Hong Kong singer-songwriter
Constance Chan (Chinese: 陳康堤, born 4 October 2004) is a Hong Kong singer-songwriter. She is the daughter of singer Eason Chan and former actress Hilary Tsui. Her boyfriend is tennis player Coleman Wong.

== Biography ==

=== Early life ===
Chan was born in 2004 at Queen Mary Hospital in Hong Kong. Her English name was chosen by her mother, actress-turned-fashion buyer Hilary Tsui, while her Chinese name, Hong-tai (康堤), was chosen by lyricist Wyman Wong. The following year, her father, Eason Chan, released the song "Grown Up Girl" (大個女) on his album U87 as a gift to her. She attended Diocesan Girls' Junior School and later Diocesan Girls' School, where she was a member of the choir and the handball team.

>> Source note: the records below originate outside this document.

==> src/rtl/dfe_eq_pkg.sv <==
package dfe_eq_pkg;

  // Per-coefficient step request issued by the adaptation logic
  typedef enum logic [1:0] {
    MOVE_HOLD = 2'd0,
    MOVE_UP   = 2'd1,
    MOVE_DOWN = 2'd2
  } move_e;

endpackage

==> src/rtl/dfe_tap_cell.sv <==
module dfe_tap_cell
  import dfe_eq_pkg::*;
#(
  parameter int MAGW = 6
) (
  input  logic            clk,
  input  logic            rst,
  input  logic            adapt_en,
  input  move_e           move,
  output logic            neg_q,
  output logic [MAGW-1:0] mag_q
);

  localparam logic [MAGW-1:0] MAG_MAX = {MAGW{1'b1}};
  localparam logic [MAGW-1:0] MAG_ONE = MAGW'(1);

  always_ff @(posedge clk) begin
    if (rst || !adapt_en) begin
      neg_q <= 1'b0;
      mag_q <= '0;
    end else begin
      case (move)
        MOVE_UP: begin
          if (neg_q) begin
            mag_q <= mag_q - MAG_ONE;
            if (mag_q == MAG_ONE) neg_q <= 1'b0;
          end else if (mag_q != MAG_MAX) begin
            mag_q <= mag_q + MAG_ONE;
          end
        end
        MOVE_DOWN: begin
          if (!neg_q && mag_q == '0) begin
            neg_q <= 1'b1;
            mag_q <= MAG_ONE;
          end else if (!neg_q) begin
            mag_q <= mag_q - MAG_ONE;
          end else if (mag_q != MAG_MAX) begin
            mag_q <= mag_q + MAG_ONE;
          end
        end
        default: ;
      endcase
    end
  end

  // signed view of the coefficient, used only by the checks below
  logic signed [MAGW+1:0] val;
  assign val = neg_q ? -$signed({2'b00, mag_q}) : $signed({2'b00, mag_q});

  p_zero_positive_r6: assert property (@(posedge clk) disable iff (rst)
    (mag_q == '0) |-> !neg_q);

  p_tap_step_r5: assert property (@(posedge clk) disable iff (rst)
    adapt_en |=> (((val - $past(val)) <= 1) && ((val - $past(val)) >= -1)));

  p_tap_default_r7: assert property (@(posedge clk) disable iff (rst)
    !adapt_en |=> (mag_q == '0 && !neg_q));

endmodule
## config.mk

```make
export PLATFORM = sky130hd
export DESIGN_NAME = can_bit_sync
export DESIGN_NICKNAME = d
export VERILOG_FILES = /design/src/rtl/can_bt_pkg.sv /design/src/rtl/can_bt_rst_sync.sv /design/src/rtl/can_bt_prescaler.sv /design/src/rtl/can_bt_edge.sv /design/src/rtl/can_bt_seq.sv /design/src/rtl/can_bit_sync.sv
export SDC_FILE = /design/constraint.sdc
export NUM_CORES = 1
export LEC_CHECK = 0
export BUFFER_PORTS_ARGS = -buffer_cell sky130_fd_sc_hd__buf_2
export CORE_ASPECT_RATIO = 0.75
export CORE_MARGIN = 3
export CORE_UTILIZATION = 60
export CTS_CLUSTER_SIZE = 40
export DETAILED_ROUTE_END_ITERATION = 8
export GPL_ROUTABILITY_DRIVEN = 0
export PLACE_DENSITY = 0.88
export SETUP_SLACK_MARGIN = 0.4
export SLEW_MARGIN = 20
export SYNTH_ARGS = -nofsm -noshare
export SYNTH_HDL_FRONTEND = slang
export SYNTH_SLANG_ARGS = --single-unit
```

## constraint.sdc

```tcl
create_clock -name clk -period 1.3 [get_ports clk]
set_clock_uncertainty 0.15 [all_clocks]
set_input_delay 0.26 -clock clk [delete_from_list [all_inputs] [get_ports clk]]
set_output_delay 0.26 -clock clk [all_outputs]
set_load 0.01 [all_outputs]
```
### config.mk
export PLATFORM = sky130hd
export DESIGN_NAME = chan_stoch_enc
export DESIGN_NICKNAME = d
export VERILOG_FILES = /design/src/rtl/cse_pkg.sv /design/src/rtl/cse_scaler.sv /design/src/rtl/cse_prob_map.sv /design/src/rtl/cse_rnd_src.sv /design/src/rtl/chan_stoch_enc.sv
export SDC_FILE = /design/constraint.sdc
export NUM_CORES = 1
export LEC_CHECK = 0
export CORE_MARGIN = 1.5
export CORE_UTILIZATION = 40
export DETAILED_ROUTE_END_ITERATION = 10
export PLACE_DENSITY = 0.74
export SKIP_LAST_GASP = 1
export SLEW_MARGIN = 30
export SYNTH_ARGS = -nofsm -noshare
export SYNTH_HDL_FRONTEND = slang
export SYNTH_SLANG_ARGS = --single-unit
### constraint.sdc
create_clock -name clk_i -period 12.92 [get_ports clk_i]
set_clock_uncertainty 0.15 [all_clocks]
set_input_delay 2.584 -clock clk_i [delete_from_list [all_inputs] [get_ports clk_i]]
set_output_delay 2.584 -clock clk_i [all_outputs]
set_load 0.01 [all_outputs]
### src/rtl/cse_pkg.sv
package cse_pkg;
  // Random table word k: a stride permutation of evenly spaced levels,
  // each sitting in the middle of its bin.
  function automatic int rnd_word(input int k, input int depth,
                                  input int mul, input int prob_w);
    int step;
    step = (1 << prob_w) / depth;
    return ((k * mul) % depth) * step + step / 2;
  endfunction
endpackage

### src/rtl/cse_scaler.sv
module cse_scaler #(
  parameter int IN_W      = 8,
  parameter int IDX_W     = 6,
  parameter int SCALE_NUM = 3,
  parameter int SCALE_SH  = 1
) (
  input  logic [IN_W-1:0]  sample_i,
  output logic [IDX_W-1:0] idx_o
);
  localparam int PW = IN_W + 16;
  localparam logic signed [PW-1:0] HI = PW'(2 ** (IDX_W - 1) - 1);
  localparam logic signed [PW-1:0] LO = PW'(-(2 ** (IDX_W - 1)));

  logic signed [PW-1:0]    ext, prod, shf, clip;
  logic signed [IDX_W-1:0] s_n;

  always_comb begin
    ext  = {{(PW-IN_W){sample_i[IN_W-1]}}, sample_i};
    prod = ext * $signed(PW'(SCALE_NUM));
    shf  = prod >>> SCALE_SH;
    if (shf > HI)      clip = HI;
    else if (shf < LO) clip = LO;
    else               clip = shf;
    s_n   = IDX_W'(clip);
    // offset-binary index: most negative value maps to entry 0
    idx_o = {~s_n[IDX_W-1], s_n[IDX_W-2:0]};
  end
endmodule

### src/rtl/cse_prob_map.sv
module cse_prob_map #(
  parameter int IDX_W  = 6,
  parameter int PROB_W = 8
) (
  input  logic [IDX_W-1:0]  idx_i,
  output logic [PROB_W-1:0] prob_o
);
  localparam int DEPTH = 2 ** IDX_W;
  localparam int SH    = PROB_W - IDX_W;

  logic [PROB_W-1:0] tab [DEPTH];

  // Linear saturating ramp standing in for the logistic curve
  for (genvar k = 0; k < DEPTH; k++) begin : g_ramp
    assign tab[k] = PROB_W'(k << SH);
  end

  assign prob_o = tab[idx_i];
endmodule

### src/rtl/cse_rnd_src.sv
module cse_rnd_src #(
  parameter int PROB_W    = 8,
  parameter int RND_DEPTH = 16,
  parameter int RND_MUL   = 7,
  parameter int SEED      = 0
) (
  input  logic              clk_i,
  input  logic              rst_i,
  input  logic              load_i,
  input  logic              run_i,
  output logic [PROB_W-1:0] word_o
);
  localparam int PTR_W = $clog2(RND_DEPTH);
  localparam logic [PTR_W-1:0] SEED_P = PTR_W'(SEED);

  logic [PROB_W-1:0] tab [RND_DEPTH];
  logic [PTR_W-1:0]  ptr_q, sel;

  for (genvar k = 0; k < RND_DEPTH; k++) begin : g_tab
    assign tab[k] = PROB_W'(cse_pkg::rnd_word(k, RND_DEPTH, RND_MUL, PROB_W));
  end

  assign sel    = load_i ? SEED_P : ptr_q;
  assign word_o = tab[sel];

  always_ff @(posedge clk_i) begin
    if (rst_i)       ptr_q <= SEED_P;
    else if (run_i)  ptr_q <= sel + 1'b1;
    else if (load_i) ptr_q <= SEED_P;
  end
endmodule

### src/rtl/chan_stoch_enc.sv
module chan_stoch_enc #(
  parameter int IN_W      = 8,
  parameter int PROB_W    = 8,
  parameter int IDX_W     = 6,
  parameter int SCALE_NUM = 3,
  parameter int SCALE_SH  = 1,
  parameter int RND_DEPTH = 16,
  parameter int RND_MUL   = 7,
  parameter int SEED      = 0
) (
  input  logic              clk_i,
  input  logic              rst_i,
  input  logic              load_i,
  input  logic              run_i,
  input  logic [IN_W-1:0]   sample_i,
  output logic              bit_o,
  output logic [PROB_W-1:0] prob_o,
  output logic [PROB_W-1:0] rnd_o
);
  localparam logic [PROB_W-1:0] MID = PROB_W'(2 ** (PROB_W - 1));

  logic [IDX_W-1:0]  idx;
  logic [PROB_W-1:0] map_prob, prob_q, x_nx, rword, rnd_q;
  logic              bit_q;

  cse_scaler #(.IN_W(IN_W), .IDX_W(IDX_W), .SCALE_NUM(SCALE_NUM),
               .SCALE_SH(SCALE_SH)) scaler_i (
    .sample_i(sample_i), .idx_o(idx));

  cse_prob_map #(.IDX_W(IDX_W), .PROB_W(PROB_W)) map_i (
    .idx_i(idx), .prob_o(map_prob));

  cse_rnd_src #(.PROB_W(PROB_W), .RND_DEPTH(RND_DEPTH), .RND_MUL(RND_MUL),
                .SEED(SEED)) rnd_i (
    .clk_i(clk_i), .rst_i(rst_i), .load_i(load_i), .run_i(run_i),
    .word_o(rword));

  // a load in the same cycle feeds the fresh probability straight to the compare
  assign x_nx = load_i ? map_prob : prob_q;

  always_ff @(posedge clk_i) begin
    if (rst_i) begin
      prob_q <= MID;
      rnd_q  <= '0;
      bit_q  <= 1'b0;
    end else begin
      if (load_i) prob_q <= map_prob;
      if (run_i) begin
        bit_q <= (x_nx > rword);
        rnd_q <= rword;
      end else begin
        bit_q <= 1'b0;
      end
    end
  end

  assign bit_o  = bit_q;
  assign prob_o = prob_q;
  assign rnd_o  = rnd_q;
endmodule

# Word level (Yosys, flattened, before mapping)
# Memories as Yosys holds them, arrays and structs flattened.
# Index checks and enable logic that the tools add are counted.
# classes
multipliers,1
shift,0
addsub,1
magnitude_cmp,5
n_eq_ne,0
muxes,9
n_bitwise,4
div_mod_pow,0
n_reduce_logical,1
# op_table
cell,count
two-way mux 8 bit,5
two-way mux 6 bit,2
multiplier 8 x 3 -> 11 bit (second input constant),1
> comparator 10 x 6 -> 1 bit (second input constant),1
less-than comparator 10 x 6 -> 1 bit (second input constant),1
> comparator 8 bit,1
two-way mux 4 bit,2
greater-or-equal comparator 7 bit (second input constant),1
inverter 6 -> 7 bit,1
greater-or-equal comparator 5 bit (second input constant),1
inverter 4 -> 5 bit,1
adder 4 x 1 -> 4 bit (second input constant),1
inverter 1 bit,2
OR reduction 2 bit,1
# word_totals
latchBits,0
regBits,21
rom_bits,640
n_memories,2
mem_bits_rw,0
elab_cells,27
output_inout_bits,17
input_bits,12
# memory_table
memory,depth,width,rd,rd_ports_with_merged_regs,wr,line_no,source
(name not given),64,8,1,0,0,cse_prob_map.sv:18,assign prob_o = tab[idx_i];
(name not given),16,8,1,0,0,cse_rnd_src.sv:24,assign word_o = tab[sel];

# Depth between registers and ports, before layout
# logic_depth
word_depth,11
mapped_depth,16
depth_no_buf,16

# Modules after synthesis
# Synthesis repeated with hierarchy kept, for this count alone.
# unflattened
cells_unflattened,190
area_unflattened_um2,1701.6
# modules_own_cells
mod,n_inst,seq_area_each_um2,area_per_inst_um2,cells_per_inst
chan_stoch_enc,1,340.3,812.0,80
cse_scaler,1,0.0,521.8,64
cse_rnd_src,1,80.1,304.0,37
cse_prob_map,1,0.0,63.8,9

# Worst setup path after synthesis
# OpenSTA, ideal clock, no wires.
# synth_timing
kind,in2reg
start,input sample_i[1]
end,"register bit_q, in the netlist bit_o"
arrival_time_ns,5.933
cell_stages,16
setup_slack_ns,6.766
setup_ns,0.072
n_path_buf,0
cell_sequence,ha_1 ha_1 fa_1 a21o_1 a2111oi_2 mux2_4 o21ai_2 a211oi_4 a21oi_2 a21oi_1 ha_1 a21o_1 a21o_1 a21oi_1 or3b_2 mux2i_1
# synth_via
elab_chain_len,11
word_cells_on_any_way,12
classes_between,mul (1); order compare (3); mux (5); bitwise (2); memory (1)
# synth_lines
item,line_no,source
"start, declared",chan_stoch_enc.sv:15,"input logic [IN_W-1:0] sample_i,"
multiplier 8 x 3 -> 11 bit (*),cse_scaler.sv:19,prod = ext * $signed(PW'(SCALE_NUM));
less-than comparator 10 x 6 -> 1 bit,cse_scaler.sv:22,else if (shf < LO) clip = LO;
two-way mux 6 bit,cse_scaler.sv:22,
two-way mux 6 bit (*),cse_scaler.sv:21,if (shf > HI) clip = HI;
inverter 1 bit,cse_scaler.sv:26,"idx_o = {~s_n[IDX_W-1], s_n[IDX_W-2:0]};"
inverter 6 -> 7 bit (implied by the code) (*),cse_prob_map.sv:18,
memory (64 x 8 bit) (*),-,
two-way mux 8 bit (implied by the code) (*) (2 in series),cse_prob_map.sv:18,
two-way mux 8 bit (*),-,
net x_nx[5],chan_stoch_enc.sv:23,"logic [PROB_W-1:0] map_prob, prob_q, x_nx, rword, rnd_q;"
> comparator 8 bit (*),chan_stoch_enc.sv:49,bit_q <= (x_nx > rword);
"end signal, assigned",chan_stoch_enc.sv:49,
"end, declared",chan_stoch_enc.sv:24,logic bit_q;
# The timed path passes the listed nets; every way through them passes the cells marked *. The select of a mux whose other input is x is not followed.
# A chain may end at the register's enable or synchronous reset.

# Worst setup path after layout
# Ends and elaborated chain as after synthesis.

==> impl_metrics.json <==
{
  "status": "complete, no violations",
  "via_count": 1207,
  "r2r-end": "bit_o",
  "worstHoldEndpoint": "rnd_o[3]",
  "area.sequential_um2": 360,
  "layout_min_cycle_time_ns": 6.68,
  "dieArea_um2": 4140,
  "final_design_area_no_fill_um2": 1830,
  "port_buffers": 25,
  "detail_route.wl_per_cell_um": 11.9,
  "critPathArrivalTime_ns": 6.71,
  "ir_worst_vdd_mv": 0.0591,
  "ioPinCount": 29,
  "ys_top_cells_by_area": "dfxtp_1 (24%), ha_1 (17%), nor2_1 (5.2%)",
  "row_count": 22,
  "worst_path_max_delay_cell": "nor4_2",
  "slowest_delay_ns": 0.53,
  "cap_violations": 0,
  "initial_core_util_pct": 41.4,
  "critical_path.reg2reg.startpoint": "rnd_i.ptr_q[0]",
  "dominantRegCellSynth": "dfxtp_1",
  "min-delay-start": "rnd_o[3]",
  "power.density_nw_per_um2": 93.4,
  "crit_chain": "clkdlybuf4s50_1 > ha_1 > ha_1 > fa_1 > a211oi_2 > o31ai_4 > nor4_2 > a211oi_4 > a21oi_2 > a21oi_1 > ha_1 > a21o_1 > a21o_1 > a21oi_1 > or3b_2 > mux2i_1",
  "post_synth_instance_area_um2": 1510,
  "most-common-layout-cells": "clkdlybuf4s50_1 (25), nor2_1 (21), ha_1 (20)",
  "postCtsSetupBuffers": 0,
  "final_net_count": 220,
  "grt_use_total_pct": 15.1,
  "critical_path_peak_fanout": 5,
  "cts.sink_count": 18,
  "design_power_total_mw": 0.171,
  "synth_seq_cells": 18,
  "antenna_found_initial": 0,
  "fin_tns_setup_ns": 0,
  "cts_root_buffer": "clkbuf_8",
  "cts-buffers-inserted": 3,
  "timing.critical_path.required_ns": 12.95,
  "cts_resized": 0,
  "clk_pin_slew_worst_paths_ns": 0.06,
  "critical-path-top-cell-by-count": "ha_1",
  "dr.first_iter.drc_count": 38,
  "routed_wirelength_um": 2790,
  "min_delay_path_depth": 2,
  "max_slew_margin_pct": 42.1,
  "drtPass1Iterations": 4,
  "synth_cell_types": 47,
  "final-setup-viol-count": 0,
  "tritoncts": "built",
  "clock_path_buffers": 2,
  "area_taken_by_multi_input_logic_gates_um2": 1070,
  "min_period_over_period_pct": 51.7,
  "cts.hold.buffers_added": 0,
  "antenna_cells": 0,
  "timing.reg2reg.worst_path_depth": 11,
  "pre_cts_slack_ns": 6.05,
  "syn-mean-instance-area_um2": 9.18,
  "chipWidth_um": 64.3,
  "dpl_cell_area_um2": 1780,
  "first_global_vias": 1085,
  "die_h_um": 64.3,
  "maximum_number_of_pins_on_one_net_before_global_route_repair": 24,
  "static-leakage-power_nw": 0.731,
  "synth_cells": 164,
  "grt_setup_unrepaired": "no",
  "critPathLaunchType": "input port",
  "drc": 0,
  "fmaxAchievable_ghz": 0.150,
  "synth_warnings": 0,
  "synth_top_area_cell": "dfxtp_1",
  "kind_of_end_point_of_the_critical_path": "flip-flop",
  "worst_slew_pin_slew_ns": 0.866,
  "synth_top_cell_area_share_pct": 23.9,
  "grt-ovfl-total": 0,
  "fin_ws_ns": 6.24,
  "avgViaCountPerCell": 5.16,
  "timing_hold_violations_final": 0,
  "synth_edf_count": 0,
  "post-route-util_pct": 50.4,
  "cts_max_level": 1,
  "clk_latency_ns": 0.25,
  "sequential_area_share_after_synthesis_pct": 23.9,
  "syn_to_final_growth_pct": 21.7,
  "dp.final_hpwl_um": 2130,
  "critical_path_type": "in -> reg",
  "core_area_um2": 3630,
  "timing.final.max_slew_violations": 0,
  "worstHoldPathType": "reg -> reg",
  "gp_congestion": 0.783,
  "regToRegSetupSlack_ns": 10.24,
  "layout_commonest_cell": "clkdlybuf4s50_1",
  "filler_cell_count": 351,
  "synth_async_sr_flop_share_pct": 0,
  "drtAntennaViolNets": 0,
  "grt_pass1_wl_um": 4870,
  "drive_gt1_share_pct": 15.1
}
[where the power goes]
group          total [mW]  switching [mW]  internal [mW]
clock network      0.0447          0.0177         0.0271
logic              0.0660          0.0358         0.0302
registers          0.0603         0.00170         0.0586
[metal layers]
layer / wire (µm) / up-vias / part of all wire (%) / GRT usage, %
li1: - / 637 / - / -
met1: 1480 / 534 / 53 / 21.3
met2: 1160 / 32 / 42 / 22.5
met3: 106 / 4 / 3.8 / 3.70
met4: 38 / 0 / 1.4 / 4.79
met5: 0 / - / 0 / 0
[synthesized netlist by cell type, types with 4 or more instances]
cell      count
nor2_1       21
ha_1         20
dfxtp_1      18
a21oi_1      10
inv_1         9
nand2_1       9
mux2i_1       6
a211oi_2      5
xnor2_1       5
clkbuf_1      4
[flip-flops by register name (all words and copies together) (netlist names)]
name         count
bit_o            1
rnd_o            5
rnd_i.ptr_q      4
prob_o           8
[cells by family after synthesis]
group / count (synthesis) / synth area share (%)
adders and majority gates: 21 / 18.0
DFF: 18 / 23.9
AOI/OAI and AO/OA: 37 / 23.0
xor gates and xnor gates: 8 / 4.66
buffers and inverters: 18 / 5.32
other: 1 / 0.249
and+or+nand+nor: 52 / 18.4
muxes: 9 / 6.48
[critical path, delay by kind of cell]
family / cells / cell delay [ns]
AO/OA/AOI/OAI: 8 / 1.25
adder cells (fa/ha/maj): 4 / 1.34
buffers and inverters: 1 / 0.43
multiplexers: 1 / 0.13
AND/OR/NAND/NOR: 2 / 0.97
[how the worst max path moves through the flow]
stage / slack (ns) / to / cells past startpoint / startpoint
floorplan: 6.77 / bit_o / 16 / sample_i[1]
CTS: 6.27 / bit_o / 16 / sample_i[1]
global route: 6.01 / bit_o / 17 / sample_i[1]
detailed placement: 6.05 / bit_o / 16 / sample_i[1]
finish: 6.24 / bit_o / 16 / sample_i[1]
global placement: 6.04 / bit_o / 16 / sample_i[1]
[cell type report]
cell class                 count  share of cell area [%]
multi-input combinational    130                    58.5
sequential                    18                    19.7
timing repair buffer          25                    13.7
tap                           48                    3.28
clock buffer                   4                    3.01
inverter                       9                    1.84
[metrics by stage]
step,instances,hold WS [ns]
2_1_floorplan,166,0.340
3_3_place_gp,230,0.297
3_5_place_dp,230,0.310
4_1_cts,234,0.323
5_1_grt,234,0.356
6_report,234,0.320
Note: power is estimated with default switching activity, not from simulation.
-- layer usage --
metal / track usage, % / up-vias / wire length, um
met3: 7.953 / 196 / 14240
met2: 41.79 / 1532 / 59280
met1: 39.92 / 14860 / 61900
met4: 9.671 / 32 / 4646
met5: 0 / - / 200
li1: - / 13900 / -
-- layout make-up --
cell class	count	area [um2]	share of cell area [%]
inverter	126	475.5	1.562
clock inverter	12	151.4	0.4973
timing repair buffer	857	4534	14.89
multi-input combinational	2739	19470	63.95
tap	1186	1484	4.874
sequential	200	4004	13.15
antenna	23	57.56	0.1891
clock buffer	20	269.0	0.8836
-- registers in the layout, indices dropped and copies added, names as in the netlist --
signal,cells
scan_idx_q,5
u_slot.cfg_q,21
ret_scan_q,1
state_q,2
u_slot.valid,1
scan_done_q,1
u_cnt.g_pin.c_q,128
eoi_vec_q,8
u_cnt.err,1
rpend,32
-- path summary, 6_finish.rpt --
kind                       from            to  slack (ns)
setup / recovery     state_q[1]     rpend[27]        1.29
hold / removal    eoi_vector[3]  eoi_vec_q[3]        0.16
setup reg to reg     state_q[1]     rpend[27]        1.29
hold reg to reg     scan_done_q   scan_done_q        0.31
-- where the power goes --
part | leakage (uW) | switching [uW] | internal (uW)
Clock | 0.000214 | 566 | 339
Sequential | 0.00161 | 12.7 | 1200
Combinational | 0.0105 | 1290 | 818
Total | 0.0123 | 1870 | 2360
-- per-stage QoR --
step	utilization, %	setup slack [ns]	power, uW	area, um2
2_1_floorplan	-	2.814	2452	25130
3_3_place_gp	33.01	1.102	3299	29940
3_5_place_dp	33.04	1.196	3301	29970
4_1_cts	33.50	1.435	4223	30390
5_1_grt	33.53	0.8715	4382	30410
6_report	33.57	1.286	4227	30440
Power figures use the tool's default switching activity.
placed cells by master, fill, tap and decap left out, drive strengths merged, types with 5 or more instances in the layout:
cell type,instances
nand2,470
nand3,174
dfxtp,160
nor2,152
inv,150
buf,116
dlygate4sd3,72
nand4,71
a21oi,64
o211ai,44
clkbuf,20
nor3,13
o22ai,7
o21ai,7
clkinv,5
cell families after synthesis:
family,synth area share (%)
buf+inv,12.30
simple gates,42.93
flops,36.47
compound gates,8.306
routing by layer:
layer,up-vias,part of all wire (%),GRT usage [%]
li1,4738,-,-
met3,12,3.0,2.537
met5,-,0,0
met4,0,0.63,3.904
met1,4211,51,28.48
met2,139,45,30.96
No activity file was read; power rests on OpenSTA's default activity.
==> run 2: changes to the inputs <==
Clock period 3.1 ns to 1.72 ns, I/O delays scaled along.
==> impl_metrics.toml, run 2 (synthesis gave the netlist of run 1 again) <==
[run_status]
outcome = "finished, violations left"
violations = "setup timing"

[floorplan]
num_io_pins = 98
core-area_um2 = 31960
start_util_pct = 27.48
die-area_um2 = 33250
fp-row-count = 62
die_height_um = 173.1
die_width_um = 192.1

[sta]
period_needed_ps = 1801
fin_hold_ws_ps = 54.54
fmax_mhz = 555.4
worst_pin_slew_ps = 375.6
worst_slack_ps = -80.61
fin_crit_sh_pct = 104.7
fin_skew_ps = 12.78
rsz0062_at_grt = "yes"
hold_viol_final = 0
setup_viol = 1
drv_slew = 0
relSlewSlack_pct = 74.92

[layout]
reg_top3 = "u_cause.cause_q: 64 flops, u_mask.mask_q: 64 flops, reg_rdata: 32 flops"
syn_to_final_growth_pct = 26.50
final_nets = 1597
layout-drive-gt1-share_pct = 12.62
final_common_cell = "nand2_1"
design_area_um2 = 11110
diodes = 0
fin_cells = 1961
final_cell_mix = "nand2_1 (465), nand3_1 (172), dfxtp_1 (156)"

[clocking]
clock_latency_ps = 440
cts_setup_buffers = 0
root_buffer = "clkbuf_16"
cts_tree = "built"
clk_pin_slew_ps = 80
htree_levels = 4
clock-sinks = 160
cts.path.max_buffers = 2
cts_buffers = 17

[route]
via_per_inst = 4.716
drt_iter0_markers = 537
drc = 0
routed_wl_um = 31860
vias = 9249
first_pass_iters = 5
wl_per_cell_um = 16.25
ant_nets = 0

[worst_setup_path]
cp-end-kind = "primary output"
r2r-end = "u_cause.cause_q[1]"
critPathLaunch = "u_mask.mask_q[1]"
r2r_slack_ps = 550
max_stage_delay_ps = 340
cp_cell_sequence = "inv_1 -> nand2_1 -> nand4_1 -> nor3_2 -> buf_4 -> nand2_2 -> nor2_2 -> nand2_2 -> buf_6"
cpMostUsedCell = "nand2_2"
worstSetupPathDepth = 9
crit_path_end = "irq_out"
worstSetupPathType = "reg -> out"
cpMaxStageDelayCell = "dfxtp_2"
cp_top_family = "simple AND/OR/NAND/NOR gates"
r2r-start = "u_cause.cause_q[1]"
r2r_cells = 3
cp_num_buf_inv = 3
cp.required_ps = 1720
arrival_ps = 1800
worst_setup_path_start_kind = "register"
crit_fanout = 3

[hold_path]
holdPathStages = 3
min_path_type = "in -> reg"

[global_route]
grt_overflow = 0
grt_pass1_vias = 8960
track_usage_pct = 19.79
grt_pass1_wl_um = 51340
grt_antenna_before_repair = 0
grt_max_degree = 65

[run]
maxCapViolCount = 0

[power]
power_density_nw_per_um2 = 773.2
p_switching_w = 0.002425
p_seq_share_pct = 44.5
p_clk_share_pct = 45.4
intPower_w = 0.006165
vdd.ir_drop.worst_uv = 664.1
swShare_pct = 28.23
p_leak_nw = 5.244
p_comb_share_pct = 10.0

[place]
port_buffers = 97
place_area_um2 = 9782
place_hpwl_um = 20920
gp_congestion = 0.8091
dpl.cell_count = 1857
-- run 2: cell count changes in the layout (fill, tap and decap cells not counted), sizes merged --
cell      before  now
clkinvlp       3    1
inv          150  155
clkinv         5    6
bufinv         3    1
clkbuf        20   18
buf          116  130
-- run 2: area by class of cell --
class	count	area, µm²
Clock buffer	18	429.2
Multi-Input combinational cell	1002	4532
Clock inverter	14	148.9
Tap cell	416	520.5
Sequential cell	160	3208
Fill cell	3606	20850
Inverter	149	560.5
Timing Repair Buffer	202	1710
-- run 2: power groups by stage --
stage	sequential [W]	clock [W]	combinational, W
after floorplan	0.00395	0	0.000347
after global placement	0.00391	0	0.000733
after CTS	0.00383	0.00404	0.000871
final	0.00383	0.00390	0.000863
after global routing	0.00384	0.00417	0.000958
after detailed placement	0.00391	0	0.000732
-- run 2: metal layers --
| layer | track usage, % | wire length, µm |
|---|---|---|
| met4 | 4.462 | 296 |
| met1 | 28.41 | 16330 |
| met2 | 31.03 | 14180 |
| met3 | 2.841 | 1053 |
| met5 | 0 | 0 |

From a young age, Chan was featured in her father's musical work. A photograph of her, taken by her father, was used as the cover of his 2006 EP, Life Continues.... The release also included the song "Growing Up Too Fast" (大得太快), which features samples of Chan's voice and laughter. In 2011, she played piano on and appeared in the music video for the track "Baby Song" on his album ?. In 2023, she provided backing vocals for his song "Blind Marriage, Mute Spouse" (盲婚啞嫁).

=== Career ===
In May 2025, Chan signed with Warner Music Hong Kong. She released her debut single, the English-language track "doll," in June, followed by her debut Cantonese single, "stop calling!!" (一律建議分手), in September. Chan co-wrote both songs. The lyrics for the Cantonese single were written by Wyman Wong, who had previously written the lyrics for Eason Chan's first major Cantonese single, "Anthem of the Times" (時代曲). On August 2, 2025, Chan made her debut public performance at the Warner Music festival WM!GO! in Macau, where she performed "doll" and a cover of Khalil Fong's "Love Song."